Al rigore tipico della fotografia di interni dove precisione e stile vanno di pari passo, si frappone un carattere imprevedibile dove l’improvvisazione e la sperimentazione trovano sfogo nei miei progetti.

Lo spazio nel mio studio, oggi più simile ad un’officina che ad uno studio fotografico, è il luogo in cui progetto questi lavori.

Qui, gli anni trascorsi nel laboratorio, le esperienze maturate, l’abitudine ad improvvisare per risolvere i guasti tecnici, si sono rivelati utilissimi e hanno potuto avere libero sfogo.

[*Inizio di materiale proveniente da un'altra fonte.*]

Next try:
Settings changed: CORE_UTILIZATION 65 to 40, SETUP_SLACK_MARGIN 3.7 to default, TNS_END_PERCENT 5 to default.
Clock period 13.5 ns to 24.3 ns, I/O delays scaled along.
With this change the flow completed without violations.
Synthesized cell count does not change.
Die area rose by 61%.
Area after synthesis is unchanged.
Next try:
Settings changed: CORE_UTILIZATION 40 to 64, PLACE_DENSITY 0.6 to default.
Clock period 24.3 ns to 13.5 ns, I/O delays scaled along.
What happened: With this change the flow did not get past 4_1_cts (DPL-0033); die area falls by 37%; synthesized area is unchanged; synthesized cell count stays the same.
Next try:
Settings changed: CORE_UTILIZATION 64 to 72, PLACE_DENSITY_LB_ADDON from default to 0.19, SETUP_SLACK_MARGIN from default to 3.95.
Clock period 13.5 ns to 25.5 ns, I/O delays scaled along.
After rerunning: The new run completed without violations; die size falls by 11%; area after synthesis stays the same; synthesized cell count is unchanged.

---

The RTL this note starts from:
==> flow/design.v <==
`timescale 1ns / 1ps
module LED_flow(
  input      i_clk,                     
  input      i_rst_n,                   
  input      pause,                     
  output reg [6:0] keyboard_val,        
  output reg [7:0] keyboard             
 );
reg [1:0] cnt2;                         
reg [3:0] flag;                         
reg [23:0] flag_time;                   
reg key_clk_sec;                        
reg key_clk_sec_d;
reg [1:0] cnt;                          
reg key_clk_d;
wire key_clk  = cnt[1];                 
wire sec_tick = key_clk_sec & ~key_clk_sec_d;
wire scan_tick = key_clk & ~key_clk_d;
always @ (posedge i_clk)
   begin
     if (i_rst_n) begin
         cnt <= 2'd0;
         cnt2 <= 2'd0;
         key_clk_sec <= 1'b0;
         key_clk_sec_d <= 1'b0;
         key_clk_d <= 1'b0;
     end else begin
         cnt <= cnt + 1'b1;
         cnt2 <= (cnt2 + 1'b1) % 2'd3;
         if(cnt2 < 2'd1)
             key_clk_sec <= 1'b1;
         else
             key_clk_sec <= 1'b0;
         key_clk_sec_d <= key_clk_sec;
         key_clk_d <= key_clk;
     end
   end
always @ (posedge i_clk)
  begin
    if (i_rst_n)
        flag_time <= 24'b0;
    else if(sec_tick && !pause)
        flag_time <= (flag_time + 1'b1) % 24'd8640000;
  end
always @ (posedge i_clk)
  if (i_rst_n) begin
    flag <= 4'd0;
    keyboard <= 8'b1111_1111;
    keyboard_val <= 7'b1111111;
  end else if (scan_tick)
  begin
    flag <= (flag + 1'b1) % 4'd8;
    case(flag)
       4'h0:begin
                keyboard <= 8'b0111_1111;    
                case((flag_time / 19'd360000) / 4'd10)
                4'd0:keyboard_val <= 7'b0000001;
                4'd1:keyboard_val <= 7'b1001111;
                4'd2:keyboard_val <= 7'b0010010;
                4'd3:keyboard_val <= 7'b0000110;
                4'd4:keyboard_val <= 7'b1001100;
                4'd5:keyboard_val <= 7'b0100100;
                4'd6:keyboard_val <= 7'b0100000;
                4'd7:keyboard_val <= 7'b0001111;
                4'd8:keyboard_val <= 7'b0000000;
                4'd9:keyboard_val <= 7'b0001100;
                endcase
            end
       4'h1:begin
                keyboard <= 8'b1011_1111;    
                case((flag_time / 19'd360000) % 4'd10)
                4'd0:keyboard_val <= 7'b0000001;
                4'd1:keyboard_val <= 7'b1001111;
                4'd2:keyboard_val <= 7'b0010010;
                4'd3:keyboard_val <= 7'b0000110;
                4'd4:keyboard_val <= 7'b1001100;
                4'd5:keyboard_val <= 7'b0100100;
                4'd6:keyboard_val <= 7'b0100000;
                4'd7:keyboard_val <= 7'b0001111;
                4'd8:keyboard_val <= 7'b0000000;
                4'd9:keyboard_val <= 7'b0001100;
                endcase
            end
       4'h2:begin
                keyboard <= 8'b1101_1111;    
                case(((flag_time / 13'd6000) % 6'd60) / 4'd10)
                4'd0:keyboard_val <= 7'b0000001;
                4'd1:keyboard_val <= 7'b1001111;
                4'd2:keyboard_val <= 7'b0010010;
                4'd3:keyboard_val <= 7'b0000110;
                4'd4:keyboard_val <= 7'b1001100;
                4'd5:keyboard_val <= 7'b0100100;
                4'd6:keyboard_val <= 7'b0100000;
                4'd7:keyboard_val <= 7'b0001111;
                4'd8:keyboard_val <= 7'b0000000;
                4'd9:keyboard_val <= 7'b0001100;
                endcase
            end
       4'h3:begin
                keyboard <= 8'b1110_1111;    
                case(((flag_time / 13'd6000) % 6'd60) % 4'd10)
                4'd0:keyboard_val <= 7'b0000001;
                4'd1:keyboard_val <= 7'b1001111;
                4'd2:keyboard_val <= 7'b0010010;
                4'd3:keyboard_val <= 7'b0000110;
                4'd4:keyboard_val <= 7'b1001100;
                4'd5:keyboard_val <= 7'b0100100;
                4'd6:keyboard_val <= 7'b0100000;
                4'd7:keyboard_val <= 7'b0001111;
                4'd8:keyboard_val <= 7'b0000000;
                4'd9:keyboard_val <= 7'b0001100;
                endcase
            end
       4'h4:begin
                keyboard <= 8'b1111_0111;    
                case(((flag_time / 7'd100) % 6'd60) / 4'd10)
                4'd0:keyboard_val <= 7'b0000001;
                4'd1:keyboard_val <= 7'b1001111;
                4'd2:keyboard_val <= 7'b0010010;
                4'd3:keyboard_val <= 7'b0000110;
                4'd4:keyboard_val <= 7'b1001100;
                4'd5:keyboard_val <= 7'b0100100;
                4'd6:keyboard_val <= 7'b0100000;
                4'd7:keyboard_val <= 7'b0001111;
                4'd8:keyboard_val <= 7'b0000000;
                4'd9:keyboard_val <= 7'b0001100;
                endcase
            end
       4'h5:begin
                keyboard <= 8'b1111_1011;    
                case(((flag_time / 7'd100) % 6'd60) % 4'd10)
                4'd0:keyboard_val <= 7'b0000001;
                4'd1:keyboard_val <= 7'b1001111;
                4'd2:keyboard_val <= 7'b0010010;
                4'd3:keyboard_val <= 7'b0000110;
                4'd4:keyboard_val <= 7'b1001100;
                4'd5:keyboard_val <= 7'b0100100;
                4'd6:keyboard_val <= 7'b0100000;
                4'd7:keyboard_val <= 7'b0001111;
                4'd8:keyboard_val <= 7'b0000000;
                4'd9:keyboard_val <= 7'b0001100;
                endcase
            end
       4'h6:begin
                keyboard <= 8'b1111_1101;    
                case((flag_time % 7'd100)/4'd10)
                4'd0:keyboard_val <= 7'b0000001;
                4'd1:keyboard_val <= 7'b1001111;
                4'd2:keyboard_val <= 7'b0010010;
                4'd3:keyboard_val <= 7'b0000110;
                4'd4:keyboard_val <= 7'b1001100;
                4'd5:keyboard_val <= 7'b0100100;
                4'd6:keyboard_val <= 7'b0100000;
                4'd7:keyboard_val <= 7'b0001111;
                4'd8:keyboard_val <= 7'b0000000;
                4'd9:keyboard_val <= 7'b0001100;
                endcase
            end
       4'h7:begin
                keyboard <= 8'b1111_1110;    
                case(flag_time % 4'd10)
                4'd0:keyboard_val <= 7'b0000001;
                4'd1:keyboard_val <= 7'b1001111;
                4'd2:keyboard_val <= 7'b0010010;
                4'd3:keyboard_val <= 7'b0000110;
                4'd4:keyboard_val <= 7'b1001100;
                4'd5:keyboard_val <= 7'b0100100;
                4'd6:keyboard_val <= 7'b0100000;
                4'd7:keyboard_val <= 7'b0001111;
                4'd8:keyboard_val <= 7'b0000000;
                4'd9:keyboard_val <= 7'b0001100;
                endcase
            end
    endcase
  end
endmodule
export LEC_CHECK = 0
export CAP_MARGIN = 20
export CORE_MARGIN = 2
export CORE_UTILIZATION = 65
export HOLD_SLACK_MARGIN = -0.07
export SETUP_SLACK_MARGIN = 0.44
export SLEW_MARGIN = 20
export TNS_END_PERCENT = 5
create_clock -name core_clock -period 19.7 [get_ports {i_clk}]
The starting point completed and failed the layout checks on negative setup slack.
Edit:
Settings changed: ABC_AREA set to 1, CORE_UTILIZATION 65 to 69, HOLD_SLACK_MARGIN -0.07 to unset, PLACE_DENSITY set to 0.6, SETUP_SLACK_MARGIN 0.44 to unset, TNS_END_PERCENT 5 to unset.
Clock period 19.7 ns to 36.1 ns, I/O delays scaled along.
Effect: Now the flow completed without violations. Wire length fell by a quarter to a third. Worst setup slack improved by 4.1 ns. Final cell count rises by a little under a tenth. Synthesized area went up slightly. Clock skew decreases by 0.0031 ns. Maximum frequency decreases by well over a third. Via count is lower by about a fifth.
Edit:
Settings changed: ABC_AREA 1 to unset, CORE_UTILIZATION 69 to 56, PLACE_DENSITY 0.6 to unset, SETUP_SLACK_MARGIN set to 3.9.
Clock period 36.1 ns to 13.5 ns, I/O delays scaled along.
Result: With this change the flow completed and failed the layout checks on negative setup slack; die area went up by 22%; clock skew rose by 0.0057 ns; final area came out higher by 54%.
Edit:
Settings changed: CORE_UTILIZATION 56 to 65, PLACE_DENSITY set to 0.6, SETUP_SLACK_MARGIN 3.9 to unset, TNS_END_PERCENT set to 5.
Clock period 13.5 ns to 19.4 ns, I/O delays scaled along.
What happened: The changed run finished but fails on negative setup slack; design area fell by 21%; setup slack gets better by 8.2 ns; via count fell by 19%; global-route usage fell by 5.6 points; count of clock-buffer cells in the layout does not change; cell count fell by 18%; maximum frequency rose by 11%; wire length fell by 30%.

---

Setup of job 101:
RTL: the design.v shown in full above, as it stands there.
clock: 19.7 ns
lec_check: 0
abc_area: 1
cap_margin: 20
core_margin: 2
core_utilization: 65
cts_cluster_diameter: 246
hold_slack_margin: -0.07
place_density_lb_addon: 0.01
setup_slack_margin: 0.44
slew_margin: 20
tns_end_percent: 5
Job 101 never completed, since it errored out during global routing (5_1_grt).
==> v32 <==
// CED
module  CED(
	input  clk,
	input  rst,
	input  enable,
	output reg ird,
	input  [7:0] idata,	
	output reg [13:0] iaddr,
	output reg cwr_mag_0,
	output reg [12:0] cdata_mag_wr0,
	output reg crd_mag_0,
	input  [12:0] cdata_mag_rd0,
	output reg [13:0] caddr_mag_0,
	output reg cwr_ang_0,
	output reg [12:0] cdata_ang_wr0,
	output reg crd_ang_0,
	input  [12:0] cdata_ang_rd0,
	output reg [13:0] caddr_ang_0,
	output reg cwr1,
	output reg [12:0] cdata_wr1,
	output reg crd1,
	input  [12:0] cdata_rd1,
	output reg [13:0] caddr_1,
	output reg cwr2,
	output reg [12:0] cdata_wr2,
	output reg [13:0] caddr_2,
	output reg done
);
clock: 56.8 ns
lec_check: 0
abc_area: 1
cap_margin: 20
core_margin: 2
core_utilization: 72
cts_cluster_diameter: 99
cts_cluster_size: 76
gpl_routability_driven: 0
place_density: 0.35
slew_margin: 20
run.sh (not shown) runs the stock make flow with config.mk's settings and CLKGATE_MAP_FILE=.
==> inputs of v38, as changes to v32 <==
CORE_UTILIZATION = 66   (was 72)
CTS_CLUSTER_DIAMETER = 253   (was 99)
CTS_CLUSTER_SIZE = 61   (was 76)
GPL_ROUTABILITY_DRIVEN = default   (was 0)
HOLD_SLACK_MARGIN = -0.1   (was default)
PLACE_DENSITY = 0.6   (was 0.35)
==> flow/constraint.sdc (replaced) <==
create_clock -name core_clock -period 60.7 [get_ports {clk}]
set_input_delay 12.1400 -clock core_clock [delete_from_list [all_inputs] [get_ports {clk}]]
set_output_delay 12.1400 -clock core_clock [all_outputs]
set_load 0.01 [all_outputs]
==> flow_metrics.py <==
# Auto-generated metrics
metrics = {
    "status": {
        "status": "aborted with a tool error",
        "haltStage": "clock tree synthesis (4_1_cts)",
        "stop_error": "[ERROR DPL-0038] Utilization greater than 100%, impossible to legalize",
    },
    "floorplan": {
        "core.rowCount": 97,
        "die_y_um": 271,
        "die_w_um": 271,
        "core_util_floorplan_pct": 72.9,
    },
    "placed_design": {
        "post-place-ws_ns": -13.28,
        "dp_cells": 10200,
        "dp_hpwl_um": 180000,
    },
}
[end of results for v32]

Oggi lavoro principalmente nel settore immobiliare, i miei clienti sono Immobiliari che trattano immobili di pregio, architetti ed hotel. Ho ottenuto la certificazione come fotografo Google Street View – Certificato per la creazione di tour virtuali collegati alle mappe di Google e realizzo servizi fotografici aerei.

I progetti fotografici attuali slegati dalle logiche precedenti sono:

Ritratti in PopArt
Dall’alto
Dialogo sulla libertà, per scelta per colpa
Pubblicazioni in formato ePub
Istantanee

Sono nato a Pavia il primo giugno del 1962.